Okay, so I’ve missed more than one post in NaBloPoMo. And I might have not told the whole truth as to why.
Mom is still in the hospital. It’s been a week as of Sunday. Her pneumonia / infection showed signs of improvement, then it didn’t. She’s going backwards. Whatever antibiotics / anti-fungals / anti-everythings that being given to her aren’t working. Tests are coming back with nothing. The fever goes away for several hours, then comes raging back. They’ve put her on oxygen and then increased it so that she gets an appropriate amount in her bloodstream to keep all the organs healthy. The doctors have no answers and – here we are again – a weekend with the primary doctors out of touch or not rounding.
Sometimes I hate healthcare.
Dad is exhausted. Mom is worn out and scared. And I am, for the first time, uncomfortable with what’s going on.
As morbid as it sounds, I am fully prepared for her to succumb to myeloma. It makes sense. It’s an insidious disease that will eventually run its course. We know that.

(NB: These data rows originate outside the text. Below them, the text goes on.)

Source: an optimization exercise on an open RTL-to-GDS flow (aim: small area, a short achievable clock period and few clock cycles). Production flows keep margins and buffers that such runs may drop.

==> inputs of run a <==
==> flow/design.v <==
module gz_sbox (
    input  wire [7:0] a,
    output wire [7:0] y
);
    wire U0 = a[7], U1 = a[6], U2 = a[5], U3 = a[4],
         U4 = a[3], U5 = a[2], U6 = a[1], U7 = a[0];
    wire T4, T1, T2, T3, T13, X5, T6, T8, X8, T10, T9, T20, T22, T19, X14, T27, T16, T25, T17, T15, T26, X21, T24, T14, X24, T23, M1, M2, M3, M4, M5, M6, M7, M8, M9, M10, M11, M12, M13, M14, M15, M16, M17, M18, M19, M20, M21, M22, M23, M24, M25, M26, M27, M28, M29, M30, M31, M32, M33, M34, M35, M36, M37, M38, M39, M40, M41, M42, M43, M44, M45, M46, M47, M48, M49, M50, M51, M52, M53, M54, M55, M56, M57, M58, M59, M60, M61, M62, M63, N0, N1, N2, N3, N4, N5, N6, N7, N8, N9, N10, N11, N12, N13, N14, N15, N16, N17, N18, N19, N20, N21, N22, N23, N24, N25, N26, N27, N28, N29, N30, N31, N32, S0, S1, S2, S3, S4, S5, S6, S7;
    assign T4 = U3 ^ U5;
    assign T1 = U3 ^ U0;
    assign T2 = T4 ^ T1;
    assign T3 = U6 ^ U0;
    assign T13 = T4 ^ T3;
    assign X5 = U6 ^ U4;
    assign T6 = T1 ^ X5;
    assign T8 = U7 ^ T6;
    assign X8 = U2 ^ U1;
    assign T10 = T6 ^ X8;
    assign T9 = X8 ^ U7;
    assign T20 = U0 ^ T9;
    assign T22 = T9 ^ U6;
    assign T19 = U3 ^ T9;
    assign X14 = U5 ^ U2;
    assign T27 = X14 ^ T1;
    assign T16 = X5 ^ X14;
    assign T25 = U0 ^ T16;
    assign T17 = T9 ^ T16;
    assign T15 = X8 ^ T16;
    assign T26 = T3 ^ T16;
    assign X21 = X5 ^ X8;
    assign T24 = T4 ^ X21;
    assign T14 = T27 ^ X21;
    assign X24 = U5 ^ T3;
    assign T23 = X24 ^ T9;
    assign M1 = T13 & T6;
    assign M2 = T23 & T8;
    assign M3 = T14 ^ M1;
    assign M4 = T19 & U7;
    assign M5 = M4 ^ M1;
    assign M6 = T3 & T16;
    assign M7 = T22 & T9;
    assign M8 = T26 ^ M6;
    assign M9 = T20 & T17;
    assign M10 = M9 ^ M6;
    assign M11 = T1 & T15;
    assign M12 = T4 & T27;
    assign M13 = M12 ^ M11;
    assign M14 = T2 & T10;
    assign M15 = M14 ^ M11;
    assign M16 = M3 ^ M2;
    assign M17 = M5 ^ T24;
    assign M18 = M8 ^ M7;
    assign M19 = M10 ^ M15;
    assign M20 = M16 ^ M13;
    assign M21 = M17 ^ M15;
    assign M22 = M18 ^ M13;
    assign M23 = M19 ^ T25;
    assign M24 = M22 ^ M23;
    assign M25 = M22 & M20;
    assign M26 = M21 ^ M25;
    assign M27 = M20 ^ M21;
    assign M28 = M23 ^ M25;
    assign M29 = M28 & M27;
    assign M30 = M26 & M24;
    assign M31 = M20 & M23;
    assign M32 = M27 & M31;
    assign M33 = M27 ^ M25;
    assign M34 = M21 & M22;
    assign M35 = M24 & M34;
    assign M36 = M24 ^ M25;
    assign M37 = M21 ^ M29;
    assign M38 = M32 ^ M33;
    assign M39 = M23 ^ M30;
    assign M40 = M35 ^ M36;
    assign M41 = M38 ^ M40;
    assign M42 = M37 ^ M39;
    assign M43 = M37 ^ M38;
    assign M44 = M39 ^ M40;
    assign M45 = M42 ^ M41;
    assign M46 = M44 & T6;
    assign M47 = M40 & T8;
    assign M48 = M39 & U7;
    assign M49 = M43 & T16;
    assign M50 = M38 & T9;
    assign M51 = M37 & T17;
    assign M52 = M42 & T15;
    assign M53 = M45 & T27;
    assign M54 = M41 & T10;
    assign M55 = M44 & T13;
    assign M56 = M40 & T23;
    assign M57 = M39 & T19;
    assign M58 = M43 & T3;
    assign M59 = M38 & T22;
    assign M60 = M37 & T20;
    assign M61 = M42 & T1;
    assign M62 = M45 & T4;
    assign M63 = M41 & T2;
    assign N0 = M61 ^ M62;
    assign N1 = M56 ^ N0;
    assign N2 = M55 ^ N1;
    assign N3 = M49 ^ M50;
    assign N4 = M54 ^ M58;
    assign N5 = M46 ^ M48;
    assign N6 = M52 ^ M53;
    assign N7 = M46 ^ M47;
    assign N8 = M50 ^ M51;
    assign N9 = N5 ^ N8;
    assign N10 = M59 ^ N0;
    assign N11 = M53 ^ N4;
    assign N12 = M60 ^ N5;
    assign N13 = N11 ^ N12;
    assign N14 = N6 ^ N7;
    assign N15 = N14 ^ N2;
    assign N16 = N3 ^ N6;
    assign N17 = N16 ^ N2;
    assign N18 = N3 ^ N7;
    assign N19 = N2 ^ N18;
    assign N20 = N8 ^ N11;
    assign N21 = N20 ^ N10;
    assign N22 = N7 ^ N9;
    assign N23 = N22 ^ N2;
    assign N24 = M61 ^ M63;
    assign N25 = N6 ^ N24;
    assign N26 = N13 ^ N25;
    assign N27 = M58 ^ N3;
    assign N28 = N9 ^ N27;
    assign N29 = N28 ^ N10;
    assign N30 = M57 ^ N3;
    assign N31 = N1 ^ N30;
    assign N32 = N13 ^ N31;
    assign S0 = N17;
    assign S1 = ~N15;
    assign S2 = ~N26;
    assign S3 = N19;
    assign S4 = N23;
    assign S5 = N32;
    assign S6 = ~N21;
    assign S7 = ~N29;
    assign y = {S0, S1, S2, S3, S4, S5, S6, S7};
endmodule
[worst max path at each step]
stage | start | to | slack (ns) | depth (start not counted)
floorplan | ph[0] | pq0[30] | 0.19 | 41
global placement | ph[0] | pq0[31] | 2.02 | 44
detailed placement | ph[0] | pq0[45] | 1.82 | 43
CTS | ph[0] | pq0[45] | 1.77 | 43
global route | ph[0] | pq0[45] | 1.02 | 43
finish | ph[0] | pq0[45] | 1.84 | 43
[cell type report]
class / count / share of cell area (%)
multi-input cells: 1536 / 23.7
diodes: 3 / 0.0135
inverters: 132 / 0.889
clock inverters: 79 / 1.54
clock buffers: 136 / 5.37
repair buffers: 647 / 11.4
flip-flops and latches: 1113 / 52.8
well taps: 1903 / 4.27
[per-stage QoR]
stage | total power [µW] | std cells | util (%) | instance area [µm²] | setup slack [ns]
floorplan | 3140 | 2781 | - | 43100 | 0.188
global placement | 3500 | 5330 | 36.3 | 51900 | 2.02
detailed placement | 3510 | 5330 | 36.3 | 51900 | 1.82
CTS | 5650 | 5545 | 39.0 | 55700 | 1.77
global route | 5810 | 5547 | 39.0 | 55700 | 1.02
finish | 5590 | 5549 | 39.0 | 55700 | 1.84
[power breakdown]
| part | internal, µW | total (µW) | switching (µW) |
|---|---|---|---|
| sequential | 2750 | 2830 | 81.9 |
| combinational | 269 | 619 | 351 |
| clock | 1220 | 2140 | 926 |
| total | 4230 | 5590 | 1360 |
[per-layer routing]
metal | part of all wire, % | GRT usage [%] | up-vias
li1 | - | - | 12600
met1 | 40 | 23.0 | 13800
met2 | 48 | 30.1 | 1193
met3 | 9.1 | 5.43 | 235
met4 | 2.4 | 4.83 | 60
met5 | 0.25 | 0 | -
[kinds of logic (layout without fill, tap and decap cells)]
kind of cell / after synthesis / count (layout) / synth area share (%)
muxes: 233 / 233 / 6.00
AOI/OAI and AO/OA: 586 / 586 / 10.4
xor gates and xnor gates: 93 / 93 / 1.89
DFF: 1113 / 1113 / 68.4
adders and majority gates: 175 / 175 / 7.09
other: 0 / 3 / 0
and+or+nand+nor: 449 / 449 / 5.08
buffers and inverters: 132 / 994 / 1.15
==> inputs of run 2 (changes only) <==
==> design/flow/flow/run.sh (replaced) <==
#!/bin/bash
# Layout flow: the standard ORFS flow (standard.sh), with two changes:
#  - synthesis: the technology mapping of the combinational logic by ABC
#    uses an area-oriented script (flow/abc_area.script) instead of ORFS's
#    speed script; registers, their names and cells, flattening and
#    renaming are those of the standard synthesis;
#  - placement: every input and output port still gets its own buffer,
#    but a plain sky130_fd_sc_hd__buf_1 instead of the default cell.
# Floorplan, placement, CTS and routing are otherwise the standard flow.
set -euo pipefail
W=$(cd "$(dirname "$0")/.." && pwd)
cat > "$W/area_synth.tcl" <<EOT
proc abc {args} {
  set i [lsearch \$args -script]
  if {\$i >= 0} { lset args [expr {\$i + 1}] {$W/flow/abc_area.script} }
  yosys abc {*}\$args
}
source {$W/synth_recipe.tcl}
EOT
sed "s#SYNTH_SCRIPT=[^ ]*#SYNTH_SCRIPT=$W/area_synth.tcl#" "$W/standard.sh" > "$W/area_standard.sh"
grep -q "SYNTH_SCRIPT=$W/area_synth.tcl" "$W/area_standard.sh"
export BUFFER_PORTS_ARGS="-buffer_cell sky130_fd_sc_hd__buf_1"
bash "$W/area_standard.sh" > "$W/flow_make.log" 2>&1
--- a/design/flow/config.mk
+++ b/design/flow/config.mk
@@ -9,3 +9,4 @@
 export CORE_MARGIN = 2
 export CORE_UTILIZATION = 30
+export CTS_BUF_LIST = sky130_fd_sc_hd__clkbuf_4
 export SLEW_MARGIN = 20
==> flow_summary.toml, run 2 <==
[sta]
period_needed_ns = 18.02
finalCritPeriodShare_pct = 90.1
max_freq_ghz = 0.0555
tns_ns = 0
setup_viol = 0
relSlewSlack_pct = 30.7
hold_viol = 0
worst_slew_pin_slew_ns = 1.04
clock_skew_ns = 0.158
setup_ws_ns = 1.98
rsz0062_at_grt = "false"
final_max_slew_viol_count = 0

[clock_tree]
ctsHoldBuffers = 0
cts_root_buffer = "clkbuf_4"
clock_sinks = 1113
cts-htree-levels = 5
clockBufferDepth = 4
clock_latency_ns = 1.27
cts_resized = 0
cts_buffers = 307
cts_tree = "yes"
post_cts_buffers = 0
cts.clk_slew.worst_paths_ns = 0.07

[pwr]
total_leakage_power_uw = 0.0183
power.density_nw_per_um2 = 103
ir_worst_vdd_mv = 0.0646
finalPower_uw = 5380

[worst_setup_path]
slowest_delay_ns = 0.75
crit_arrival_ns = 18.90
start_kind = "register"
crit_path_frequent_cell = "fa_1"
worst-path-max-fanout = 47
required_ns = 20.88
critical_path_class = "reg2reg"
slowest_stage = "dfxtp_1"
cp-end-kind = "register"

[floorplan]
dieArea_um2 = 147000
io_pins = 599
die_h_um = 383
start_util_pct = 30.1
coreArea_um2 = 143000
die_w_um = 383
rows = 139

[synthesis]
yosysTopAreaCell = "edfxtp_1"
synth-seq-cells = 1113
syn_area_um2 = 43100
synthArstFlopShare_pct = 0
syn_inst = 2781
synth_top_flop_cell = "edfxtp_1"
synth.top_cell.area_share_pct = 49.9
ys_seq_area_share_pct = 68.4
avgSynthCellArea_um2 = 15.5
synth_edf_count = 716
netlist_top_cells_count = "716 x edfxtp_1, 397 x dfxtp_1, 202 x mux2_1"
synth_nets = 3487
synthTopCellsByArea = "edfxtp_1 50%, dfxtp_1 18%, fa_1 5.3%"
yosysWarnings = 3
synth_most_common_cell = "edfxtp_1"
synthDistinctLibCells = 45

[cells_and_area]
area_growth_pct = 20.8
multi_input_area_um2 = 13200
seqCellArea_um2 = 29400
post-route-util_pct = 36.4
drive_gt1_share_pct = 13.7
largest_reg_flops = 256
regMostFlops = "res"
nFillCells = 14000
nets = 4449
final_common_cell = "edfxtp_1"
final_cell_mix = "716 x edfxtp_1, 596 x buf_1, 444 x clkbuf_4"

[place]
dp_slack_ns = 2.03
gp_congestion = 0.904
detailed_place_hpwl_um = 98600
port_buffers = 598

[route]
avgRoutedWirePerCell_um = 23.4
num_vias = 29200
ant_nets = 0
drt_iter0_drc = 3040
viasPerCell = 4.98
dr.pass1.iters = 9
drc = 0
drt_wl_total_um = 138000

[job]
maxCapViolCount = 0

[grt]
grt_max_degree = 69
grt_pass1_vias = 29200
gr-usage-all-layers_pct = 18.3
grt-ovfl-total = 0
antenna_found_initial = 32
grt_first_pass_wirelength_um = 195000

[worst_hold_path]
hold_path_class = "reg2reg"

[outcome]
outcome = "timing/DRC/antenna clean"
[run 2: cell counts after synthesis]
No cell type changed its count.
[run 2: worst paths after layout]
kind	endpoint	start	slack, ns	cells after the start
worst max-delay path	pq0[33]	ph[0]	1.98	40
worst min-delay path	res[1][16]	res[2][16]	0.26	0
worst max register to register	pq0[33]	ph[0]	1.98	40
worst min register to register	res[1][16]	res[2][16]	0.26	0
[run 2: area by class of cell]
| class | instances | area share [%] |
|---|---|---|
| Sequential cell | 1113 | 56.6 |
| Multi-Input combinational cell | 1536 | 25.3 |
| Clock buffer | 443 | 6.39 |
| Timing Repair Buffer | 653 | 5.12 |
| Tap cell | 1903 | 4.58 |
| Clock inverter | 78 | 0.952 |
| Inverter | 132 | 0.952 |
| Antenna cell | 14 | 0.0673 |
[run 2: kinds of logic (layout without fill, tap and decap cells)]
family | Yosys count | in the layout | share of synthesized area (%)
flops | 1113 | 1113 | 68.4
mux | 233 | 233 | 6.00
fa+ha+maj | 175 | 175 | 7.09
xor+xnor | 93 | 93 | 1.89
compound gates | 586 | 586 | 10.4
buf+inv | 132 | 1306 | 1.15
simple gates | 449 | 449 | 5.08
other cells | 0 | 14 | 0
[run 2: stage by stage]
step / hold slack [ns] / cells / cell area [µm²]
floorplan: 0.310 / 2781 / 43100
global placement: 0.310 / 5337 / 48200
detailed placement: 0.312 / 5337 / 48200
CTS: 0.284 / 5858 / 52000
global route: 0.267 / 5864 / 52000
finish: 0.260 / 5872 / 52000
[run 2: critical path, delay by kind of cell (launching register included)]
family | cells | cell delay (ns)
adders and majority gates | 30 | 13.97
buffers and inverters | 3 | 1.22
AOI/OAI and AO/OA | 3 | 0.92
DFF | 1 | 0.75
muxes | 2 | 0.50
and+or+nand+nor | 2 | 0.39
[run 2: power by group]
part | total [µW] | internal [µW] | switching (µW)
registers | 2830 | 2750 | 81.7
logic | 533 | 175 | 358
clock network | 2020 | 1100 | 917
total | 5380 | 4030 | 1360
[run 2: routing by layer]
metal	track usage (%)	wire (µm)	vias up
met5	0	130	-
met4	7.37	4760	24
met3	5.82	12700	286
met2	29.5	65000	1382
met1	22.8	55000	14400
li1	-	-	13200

But that’s supposed to be years from now.
I am completely unprepared for her to be a victim of something that stemmed from a treatment AGAINST myeloma.
I look at The Swimmy and think, “Please, G-d, don’t make me have to tell her something horrible. She’s only five. Let her know Dodi for awhile longer. Let her have as many grandparents as she can. Please don’t make me break her heart like this.”
Then I look at Benjamin and think, “Please, G-d, let him know Dodi. Don’t just let him learn about her from other people. Give him the chance The Swimmy got. Give Dodi the chance to know him. Please don’t break both their hearts.”